[WORK TO BE COMPLETED] Give back only the lines in the records below from the one with "logic [11:0] idx;" to the one with "if (st_mac) begin", both inclusive, word for word.

[RECORDED DATA]

┄┄┄┄┄┄

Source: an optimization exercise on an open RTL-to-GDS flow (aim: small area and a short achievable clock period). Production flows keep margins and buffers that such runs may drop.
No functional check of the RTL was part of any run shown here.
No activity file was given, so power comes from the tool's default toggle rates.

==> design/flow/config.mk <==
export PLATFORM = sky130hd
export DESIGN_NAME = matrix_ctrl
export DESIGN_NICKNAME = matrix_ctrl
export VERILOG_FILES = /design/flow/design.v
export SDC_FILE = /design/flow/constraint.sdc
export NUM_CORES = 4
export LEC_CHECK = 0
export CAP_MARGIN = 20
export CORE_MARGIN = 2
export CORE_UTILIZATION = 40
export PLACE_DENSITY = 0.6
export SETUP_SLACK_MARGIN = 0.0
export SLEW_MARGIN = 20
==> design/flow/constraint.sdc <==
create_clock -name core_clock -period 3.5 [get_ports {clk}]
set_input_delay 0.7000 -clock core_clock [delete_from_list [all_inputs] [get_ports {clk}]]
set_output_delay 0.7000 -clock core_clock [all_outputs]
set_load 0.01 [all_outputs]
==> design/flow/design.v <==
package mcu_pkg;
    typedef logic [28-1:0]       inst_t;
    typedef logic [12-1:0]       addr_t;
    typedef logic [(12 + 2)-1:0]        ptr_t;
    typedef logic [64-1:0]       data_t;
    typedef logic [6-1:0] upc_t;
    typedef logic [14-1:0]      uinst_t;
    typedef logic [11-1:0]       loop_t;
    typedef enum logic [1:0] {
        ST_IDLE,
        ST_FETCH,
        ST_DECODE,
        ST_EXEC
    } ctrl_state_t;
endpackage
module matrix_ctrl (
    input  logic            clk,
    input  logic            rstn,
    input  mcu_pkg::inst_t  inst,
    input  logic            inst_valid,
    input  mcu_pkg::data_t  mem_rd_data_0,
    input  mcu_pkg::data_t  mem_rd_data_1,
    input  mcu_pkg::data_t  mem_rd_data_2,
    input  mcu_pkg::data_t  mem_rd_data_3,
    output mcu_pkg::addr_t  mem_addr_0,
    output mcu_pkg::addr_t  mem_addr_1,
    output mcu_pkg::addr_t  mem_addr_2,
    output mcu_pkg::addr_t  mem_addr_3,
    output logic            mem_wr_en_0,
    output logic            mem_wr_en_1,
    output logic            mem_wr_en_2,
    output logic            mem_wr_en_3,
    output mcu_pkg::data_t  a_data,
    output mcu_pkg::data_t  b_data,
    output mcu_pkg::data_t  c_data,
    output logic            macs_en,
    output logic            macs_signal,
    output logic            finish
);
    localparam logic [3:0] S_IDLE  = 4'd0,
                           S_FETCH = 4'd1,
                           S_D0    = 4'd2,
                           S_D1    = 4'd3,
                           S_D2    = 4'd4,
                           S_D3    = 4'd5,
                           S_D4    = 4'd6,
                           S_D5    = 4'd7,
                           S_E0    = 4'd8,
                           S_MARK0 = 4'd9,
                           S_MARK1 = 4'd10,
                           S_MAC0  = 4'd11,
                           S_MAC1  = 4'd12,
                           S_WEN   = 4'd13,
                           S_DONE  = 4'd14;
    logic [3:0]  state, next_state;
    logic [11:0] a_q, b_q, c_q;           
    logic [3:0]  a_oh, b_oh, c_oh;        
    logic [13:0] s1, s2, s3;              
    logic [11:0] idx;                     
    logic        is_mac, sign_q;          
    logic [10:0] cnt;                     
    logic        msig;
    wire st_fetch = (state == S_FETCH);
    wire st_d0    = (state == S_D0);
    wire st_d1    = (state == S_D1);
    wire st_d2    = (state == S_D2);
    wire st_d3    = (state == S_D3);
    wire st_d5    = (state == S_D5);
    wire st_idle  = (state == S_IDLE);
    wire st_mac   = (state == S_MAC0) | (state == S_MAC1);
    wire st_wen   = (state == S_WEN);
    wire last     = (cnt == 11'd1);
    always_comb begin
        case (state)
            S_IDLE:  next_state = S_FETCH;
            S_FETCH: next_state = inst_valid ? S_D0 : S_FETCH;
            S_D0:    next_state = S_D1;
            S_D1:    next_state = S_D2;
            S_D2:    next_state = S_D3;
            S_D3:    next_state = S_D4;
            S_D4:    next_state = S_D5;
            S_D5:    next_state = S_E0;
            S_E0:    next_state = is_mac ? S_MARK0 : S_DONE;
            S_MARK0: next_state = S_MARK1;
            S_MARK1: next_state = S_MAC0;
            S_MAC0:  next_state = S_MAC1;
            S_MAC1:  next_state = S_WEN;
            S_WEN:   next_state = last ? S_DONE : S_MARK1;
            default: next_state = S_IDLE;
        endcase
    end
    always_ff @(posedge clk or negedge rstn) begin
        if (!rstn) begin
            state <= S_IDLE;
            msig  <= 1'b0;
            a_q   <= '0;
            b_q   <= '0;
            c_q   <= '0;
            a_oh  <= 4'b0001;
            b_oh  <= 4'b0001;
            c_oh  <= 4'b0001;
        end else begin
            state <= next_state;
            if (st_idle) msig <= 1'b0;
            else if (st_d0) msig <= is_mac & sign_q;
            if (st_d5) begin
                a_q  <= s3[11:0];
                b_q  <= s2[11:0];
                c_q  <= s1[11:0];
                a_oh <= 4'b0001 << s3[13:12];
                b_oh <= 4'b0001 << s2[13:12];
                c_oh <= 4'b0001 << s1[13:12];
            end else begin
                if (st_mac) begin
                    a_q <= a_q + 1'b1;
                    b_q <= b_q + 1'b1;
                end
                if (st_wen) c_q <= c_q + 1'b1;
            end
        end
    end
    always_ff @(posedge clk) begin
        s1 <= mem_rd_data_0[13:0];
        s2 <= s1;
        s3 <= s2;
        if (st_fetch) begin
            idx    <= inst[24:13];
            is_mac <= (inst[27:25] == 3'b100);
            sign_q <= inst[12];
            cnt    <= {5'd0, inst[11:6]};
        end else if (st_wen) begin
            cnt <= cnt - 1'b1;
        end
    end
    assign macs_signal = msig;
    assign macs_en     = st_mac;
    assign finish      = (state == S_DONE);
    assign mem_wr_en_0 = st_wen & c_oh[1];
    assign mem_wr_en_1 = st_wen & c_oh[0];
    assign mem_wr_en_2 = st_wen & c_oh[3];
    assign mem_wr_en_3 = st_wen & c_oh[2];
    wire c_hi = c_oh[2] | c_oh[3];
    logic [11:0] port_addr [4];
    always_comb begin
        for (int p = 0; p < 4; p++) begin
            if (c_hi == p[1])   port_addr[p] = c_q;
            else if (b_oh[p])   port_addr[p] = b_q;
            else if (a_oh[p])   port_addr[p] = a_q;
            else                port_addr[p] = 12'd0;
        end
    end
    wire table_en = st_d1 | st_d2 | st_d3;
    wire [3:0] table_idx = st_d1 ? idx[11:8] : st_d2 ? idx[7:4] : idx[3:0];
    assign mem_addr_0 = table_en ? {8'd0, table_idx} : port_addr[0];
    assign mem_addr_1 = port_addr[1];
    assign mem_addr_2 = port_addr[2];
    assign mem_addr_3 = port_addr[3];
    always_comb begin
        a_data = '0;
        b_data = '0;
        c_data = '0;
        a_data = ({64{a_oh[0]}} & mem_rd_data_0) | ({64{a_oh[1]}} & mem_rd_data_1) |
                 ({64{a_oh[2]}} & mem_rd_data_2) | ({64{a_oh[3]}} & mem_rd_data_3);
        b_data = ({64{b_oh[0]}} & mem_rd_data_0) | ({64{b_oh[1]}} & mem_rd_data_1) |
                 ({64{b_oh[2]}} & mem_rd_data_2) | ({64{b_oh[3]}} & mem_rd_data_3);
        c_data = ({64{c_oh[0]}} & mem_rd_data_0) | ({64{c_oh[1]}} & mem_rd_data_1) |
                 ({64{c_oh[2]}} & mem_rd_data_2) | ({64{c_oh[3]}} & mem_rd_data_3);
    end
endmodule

┄┄┄┄┄┄

[WRITTEN SOLUTION]
    logic [11:0] idx;                     
    logic        is_mac, sign_q;          
    logic [10:0] cnt;                     
    logic        msig;
    wire st_fetch = (state == S_FETCH);
    wire st_d0    = (state == S_D0);
    wire st_d1    = (state == S_D1);
    wire st_d2    = (state == S_D2);
    wire st_d3    = (state == S_D3);
    wire st_d5    = (state == S_D5);
    wire st_idle  = (state == S_IDLE);
    wire st_mac   = (state == S_MAC0) | (state == S_MAC1);
    wire st_wen   = (state == S_WEN);
    wire last     = (cnt == 11'd1);
    always_comb begin
        case (state)
            S_IDLE:  next_state = S_FETCH;
            S_FETCH: next_state = inst_valid ? S_D0 : S_FETCH;
            S_D0:    next_state = S_D1;
            S_D1:    next_state = S_D2;
            S_D2:    next_state = S_D3;
            S_D3:    next_state = S_D4;
            S_D4:    next_state = S_D5;
            S_D5:    next_state = S_E0;
            S_E0:    next_state = is_mac ? S_MARK0 : S_DONE;
            S_MARK0: next_state = S_MARK1;
            S_MARK1: next_state = S_MAC0;
            S_MAC0:  next_state = S_MAC1;
            S_MAC1:  next_state = S_WEN;
            S_WEN:   next_state = last ? S_DONE : S_MARK1;
            default: next_state = S_IDLE;
        endcase
    end
    always_ff @(posedge clk or negedge rstn) begin
        if (!rstn) begin
            state <= S_IDLE;
            msig  <= 1'b0;
            a_q   <= '0;
            b_q   <= '0;
            c_q   <= '0;
            a_oh  <= 4'b0001;
            b_oh  <= 4'b0001;
            c_oh  <= 4'b0001;
        end else begin
            state <= next_state;
            if (st_idle) msig <= 1'b0;
            else if (st_d0) msig <= is_mac & sign_q;
            if (st_d5) begin
                a_q  <= s3[11:0];
                b_q  <= s2[11:0];
                c_q  <= s1[11:0];
                a_oh <= 4'b0001 << s3[13:12];
                b_oh <= 4'b0001 << s2[13:12];
                c_oh <= 4'b0001 << s1[13:12];
            end else begin
                if (st_mac) begin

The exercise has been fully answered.